Every morning we awaited ravenously for the bear claws. The director of The VA would saunter by the residents room and refresh the cardboard box with various pastries, Danishes, and bear claws. Like zombies, our sleep deprived bodies would communally aggregate in the corner and devour our prey. Stacks and stacks of sugary pastries.
The VA was located conveniently in the middle of a food desert. The neighborhood was so crime ridden that no delivery person would agree to drive up. There was no cafeteria. So we ate bear claws. Sometimes, during a thirty six hour shift, for breakfast, lunch, and dinner. Or a late night snack. The only abundance greater than sugar, of course, was fear
As second year residents, we ran the show. Supervising a few interns and medical students, we covered the entire hospital. Hundreds of sick veterans with every imaginable disease. More often five or six of them at once. We had no backup. No support. The patients got sick and coded. They suffered almost every complication. But they never died. Veterans never died. They just got more sick.
It was one month out of a three year residency. The month that made me into a doctor. Upon it's completion, I had learned to stick a needle into most any human crevice. I pounded on chest after chest during endless nights of CPR. I brought blood pressures up and took them down.
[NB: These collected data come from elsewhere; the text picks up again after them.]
### src/rtl/i2c_master_engine.sv
// i2c_master_engine: I2C master bit/byte engine driving open-drain SDA/SCL
// (1 = released, 0 = driven low). It takes one bus command per write/ready
// handshake: START, RESTART, WRITE, READ or STOP. Each command is played out
// as a sequence of SCL quarter-periods, and each quarter lasts CLK_DIV clk_in cycles.
// Optional feature: define I2C_CLOCK_STRETCH_EN so that a slave holding SCL low
// pauses any quarter in which the engine releases SCL.
module i2c_master_engine #(
   parameter int CLK_DIV   = 250,
   parameter int CTR_WIDTH = 16
) (
   input  logic       clk_in,
   input  logic       reset_in,
   input  logic       write,
   input  logic [2:0] cmd,
   input  logic [7:0] data_in,
   input  logic       nack,
   input  logic       sda_in,
   input  logic       scl_in,
   output logic       ready_out,
   output logic       sda_out,
   output logic       scl_out,
   output logic [7:0] data_out,
   output logic       valid_out,
   output logic       ack_out,
   output logic       err_out
);

   localparam logic [2:0] CMD_START   = 3'd1;
   localparam logic [2:0] CMD_WRITE   = 3'd2;
   localparam logic [2:0] CMD_READ    = 3'd3;
   localparam logic [2:0] CMD_STOP    = 3'd4;
   localparam logic [2:0] CMD_RESTART = 3'd5;

   localparam logic [CTR_WIDTH-1:0] Q_LAST = CTR_WIDTH'(CLK_DIV - 1);

   typedef enum logic [1:0] {
      ENG_READY,
      ENG_RUN,
      ENG_DONE,
      ENG_NOBUS
   } eng_state_t;

   eng_state_t           state;
   logic [2:0]           op;
   logic [CTR_WIDTH-1:0] q_cnt;
   logic [1:0]           q_idx;
   logic [3:0]           bit_cnt;
   logic [7:0]           tx_shift;
   logic [7:0]           rx_shift;
   logic                 nack_r;
   logic                 bus_held;

   logic                 stretch;
   logic                 cmd_legal;
   logic                 cmd_nop;
   logic                 first_b;
   logic                 is_bit_op;
   logic [1:0]           last_q;
   logic                 seq_end;
   logic [1:0]           nxt_q_idx;
   logic [3:0]           nxt_bit_cnt;
   logic [7:0]           nxt_shift;
   logic                 nxt_b;
   logic [1:0]           nxt_pins;

   // Pin pair {sda, scl} for quarter q of a command. b is the data bit of a WRITE or READ bit slot.
   function automatic logic [1:0] quarter_pins(input logic [2:0] c, input logic [1:0] q,
                                               input logic b);
      logic [1:0] p;
      p = 2'b11;
      case (c)
         CMD_START:
            case (q)
               2'd0:    p = 2'b11;
               2'd1:    p = 2'b01;
               default: p = 2'b00;
            endcase
         CMD_RESTART:
            case (q)
               2'd0:    p = 2'b10;
               2'd1:    p = 2'b11;
               2'd2:    p = 2'b01;
               default: p = 2'b00;
            endcase
         CMD_STOP:
            case (q)
               2'd0:    p = 2'b00;
               2'd1:    p = 2'b01;
               default: p = 2'b11;
            endcase
         default:
            case (q)
               2'd0:    p = {b, 1'b0};
               2'd3:    p = {b, 1'b0};
               default: p = {b, 1'b1};
            endcase
      endcase
      return p;
   endfunction

`ifdef I2C_CLOCK_STRETCH_EN
   // A slave holding SCL low while the engine releases it freezes the quarter at its start
   assign stretch = scl_out && !scl_in;
`else
   logic unused_scl_in;
   assign unused_scl_in = scl_in;
   assign stretch       = 1'b0;
`endif

   // Decide whether the offered command is legal for the current bus ownership
   always_comb begin
      cmd_legal = 1'b0;
      cmd_nop   = 1'b0;
      case (cmd)
         CMD_START:                                  cmd_legal = !bus_held;
         CMD_WRITE, CMD_READ, CMD_STOP, CMD_RESTART: cmd_legal = bus_held;
         default:                                    cmd_nop   = 1'b1;
      endcase
      first_b = (cmd == CMD_WRITE) ? data_in[7] : 1'b1;
   end

   // Work out where the running sequence goes when the current quarter ends
   always_comb begin
      is_bit_op   = (op == CMD_WRITE) || (op == CMD_READ);
      last_q      = ((op == CMD_START) || (op == CMD_STOP)) ? 2'd2 : 2'd3;
      seq_end     = (q_idx == last_q) && (!is_bit_op || (bit_cnt == 4'd8));
      nxt_q_idx   = q_idx + 2'd1;
      nxt_bit_cnt = (is_bit_op && (q_idx == 2'd3)) ? bit_cnt + 4'd1 : bit_cnt;
      nxt_shift   = ((op == CMD_WRITE) && (q_idx == 2'd3)) ? {tx_shift[6:0], 1'b1} : tx_shift;
      if (op == CMD_WRITE) begin
         nxt_b = nxt_shift[7];
      end else begin
         nxt_b = (nxt_bit_cnt == 4'd8) ? nack_r : 1'b1;
      end
      nxt_pins = quarter_pins(op, nxt_q_idx, nxt_b);
   end

   // Engine FSM: accept a command, step the quarters, sample SDA, then return to ready
   always_ff @(posedge clk_in or posedge reset_in) begin
      if (reset_in) begin
         state     <= ENG_READY;
         op        <= 3'd0;
         q_cnt     <= '0;
         q_idx     <= 2'd0;
         bit_cnt   <= 4'd0;
         tx_shift  <= 8'd0;
         rx_shift  <= 8'd0;
         nack_r    <= 1'b0;
         bus_held  <= 1'b0;
         sda_out   <= 1'b1;
         scl_out   <= 1'b1;
         ready_out <= 1'b1;
         data_out  <= 8'd0;
         valid_out <= 1'b0;
         ack_out   <= 1'b0;
         err_out   <= 1'b0;
      end else begin
         valid_out <= 1'b0;
         err_out   <= 1'b0;
         case (state)
            ENG_READY: begin
               if (write && ready_out) begin
                  ready_out <= 1'b0;
                  op        <= cmd;
                  nack_r    <= nack;
                  tx_shift  <= data_in;
                  q_cnt     <= '0;
                  q_idx     <= 2'd0;
                  bit_cnt   <= 4'd0;
                  if (cmd_legal) begin
                     state              <= ENG_RUN;
                     {sda_out, scl_out} <= quarter_pins(cmd, 2'd0, first_b);
                  end else begin
                     state   <= ENG_NOBUS;
                     err_out <= !cmd_nop;
                  end
               end
            end
            ENG_RUN: begin
               if (stretch) begin
                  q_cnt <= '0;
               end else if (q_cnt != Q_LAST) begin
                  q_cnt <= q_cnt + 1'b1;
               end else begin
                  q_cnt <= '0;
                  if (is_bit_op && (q_idx == 2'd2)) begin
                     if ((op == CMD_READ) && (bit_cnt != 4'd8)) begin
                        rx_shift <= {rx_shift[6:0], sda_in};
                     end
                     if ((op == CMD_WRITE) && (bit_cnt == 4'd8)) begin
                        ack_out <= sda_in;
                     end
                  end
                  if (seq_end) begin
                     state    <= ENG_DONE;
                     bus_held <= (op != CMD_STOP);
                  end else begin
                     q_idx              <= nxt_q_idx;
                     bit_cnt            <= nxt_bit_cnt;
                     tx_shift           <= nxt_shift;
                     {sda_out, scl_out} <= nxt_pins;
                  end
               end
            end
            ENG_DONE: begin
               state     <= ENG_READY;
               ready_out <= 1'b1;
               if (op == CMD_READ) begin
                  data_out  <= rx_shift;
                  valid_out <= 1'b1;
               end
            end
            ENG_NOBUS: begin
               state     <= ENG_READY;
               ready_out <= 1'b1;
            end
            default: begin
               state     <= ENG_READY;
               ready_out <= 1'b1;
            end
         endcase
      end
   end

endmodule

### config.mk
export PLATFORM = sky130hd
export DESIGN_NAME = i2c_master_engine
export DESIGN_NICKNAME = d
export VERILOG_FILES = /design/src/rtl/i2c_master_engine.sv
export SDC_FILE = /design/constraint.sdc
export NUM_CORES = 1
export LEC_CHECK = 0
export ABC_AREA = 1
export BUFFER_PORTS_ARGS = -buffer_cell sky130_fd_sc_hd__buf_2
export CORE_MARGIN = 2
export CORE_UTILIZATION = 50
export CTS_BUF_LIST = sky130_fd_sc_hd__clkbuf_8 sky130_fd_sc_hd__clkbuf_16
export DETAILED_ROUTE_END_ITERATION = 6
export PLACE_DENSITY_LB_ADDON = 0.08
export SETUP_SLACK_MARGIN = 0.02
export SLEW_MARGIN = 40
export SYNTH_ARGS = -nofsm -noshare
export SYNTH_HDL_FRONTEND = slang
export SYNTH_SLANG_ARGS = --single-unit
### constraint.sdc
create_clock -name clk_in -period 3.73 [get_ports clk_in]
set_input_delay 0.373 -clock clk_in [delete_from_list [all_inputs] [get_ports clk_in]]
set_output_delay 0.373 -clock clk_in [all_outputs]
set_load 0.01 [all_outputs]
**Yosys cells after proc, flatten, opt, wreduce, memory -nomap -nowiden**

Index checks and enable logic that the tools add are counted.

- Bits in registers: 59
- Bits of input ports: 17
- Output and inout bits: 14
- Word-level logic and storage cells: 132

- Add/subtract/negate cells: 3
- Equal/unequal tests: 30
- Multiplexer cells: 50
- Bitwise logic cells: 1
- Reduce and logical (&&, ||, !) cells: 31

Operators by type and width:

| kind | count |
|---|---|
| $mux 16 | 2 |
| $mux 8 | 4 |
| $pmux 16 s2 | 1 |
| $pmux 2 s3 | 4 |
| $mux 1 | 19 |
| $add 16x1->16 const B | 1 |
| $mux 4 | 4 |
| $ne 16x8->1 const B | 1 |
| $pmux 8 s2 | 1 |
| $mux 2 | 7 |
| $eq 2x2->1 const B | 6 |
| $eq 3x2->1 const B | 4 |
| $eq 3x3->1 const B | 4 |
| $ne 2x2->1 const B | 6 |
| $pmux 2 s2 | 3 |
| $reduce_and 4->1 | 3 |
| $reduce_and 5->1 | 2 |
| $eq 4x4->1 const B | 2 |
| $pmux 1 s2 | 4 |
| $pmux 4 s2 | 1 |
| $reduce_and 2->1 | 4 |
| $logic_and 1x1->1 | 7 |
| $eq 3x1->1 const B | 2 |
| $reduce_and 3->1 | 2 |
| other kinds (14) | 21 |

**Longest topological paths before layout**

- Depth after elaboration: 11
- Depth in mapped cells: 12
- Gate-level depth less buffers: 12

**Worst setup path after synthesis**

OpenSTA, ideal clock, no wires.

- Path type: register -> register
- From: register q_idx[0]
- To: register tx_shift[4]
- Library setup time: 0.117 ns
- Data arrival time: 1.473 ns
- Required time: 3.613 ns
- Slack: 2.140 ns
- Cell stages (with the launch flop): 10
- Path buffers: 1
- Period minus slack after synthesis: 1.590 ns
- Cell sequence: dfrtp_1 > ha_1 > nand3_2 > inv_2 > nand2_2 > a21oi_2 > nand4_2 > buf_6 > nand2_2 > o21ai_2

- Longest elaborated chain between the ends: 4
- Elaborated cells on any way between the ends: 7
- Those cells by class: 4 x eq/ne; 3 x reduce/logical

RTL lines:

| element | line | source |
|---|---|---|
| from (decl) | 46 | `logic [1:0] q_idx;` |
| from (signal assigned) | 198 | `q_idx <= nxt_q_idx;` |
| $eq 2x2->1 (on tied branches) | 129, 126 |  |
| $logic_and 1x1->1 (on tied branches) | 129, 126 |  |
| $ne 2x2->1 (no source line) | -- |  |
| $reduce_and 5->1 (no source line) (*) | -- |  |
| to (signal assigned) | 166 | `tx_shift <= data_in;` |
| to (signal assigned) | 200 | `tx_shift <= nxt_shift;` |
| to (decl) | 48 | `logic [7:0] tx_shift;` |

Mark *: on every way between the ends. The rest lies on a longest branch, timed or not.
A chain may end at the register's enable or synchronous reset.

**Worst setup path in the final report**

- From: register state[1]
- To: register q_cnt[11]

- Longest elaborated chain between the ends: 3
- Elaborated cells on any way between the ends: 6
- Those cells by class: 2 x eq/ne; 1 x mux; 3 x reduce/logical

RTL lines:

| element | line | source |
|---|---|---|
| from (decl) | 43 | `eng_state_t state;` |
| from (signal assigned) | 141 | `state <= ENG_READY;` |
| from (signal assigned) | 171 | `state <= ENG_RUN;` |
| from (signal assigned) | 174 | `state <= ENG_NOBUS;` |
| $eq 2x1->1 or $logic_not 2->1 (tied branches) | 160 | `case (state)` |
| $reduce_bool 2->1 (no source line) or $ne 2x2->1 (tied branches) | -- |  |
| $reduce_and 2->1 (no source line) | -- |  |
| to (signal assigned) | 183 | `q_cnt <= q_cnt + 1'b1;` |
| to (decl) | 45 | `logic [CTR_WIDTH-1:0] q_cnt;` |

Parallel ways exist; a longest one is shown, timed or not.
I admitted twenty new patients over night, covered the ICU, and still somehow had time to show up the next morning and get in line for the only breakfast that was going to present itself to me.
I still wake up in a cold sweat reliving those days. It's my most dreaded stress dream next to being late for college finals. A months experiences compressed and splayed out over a lifetime.
I will never be the same.
Since that rotation, there is nothing medicine has been able to hurl in my direction that I can't handle.
And the sight of bear claws makes me ill.
1 comment:
Vivid and powerful.
The flip side, a great training ground .
Thank you for posting.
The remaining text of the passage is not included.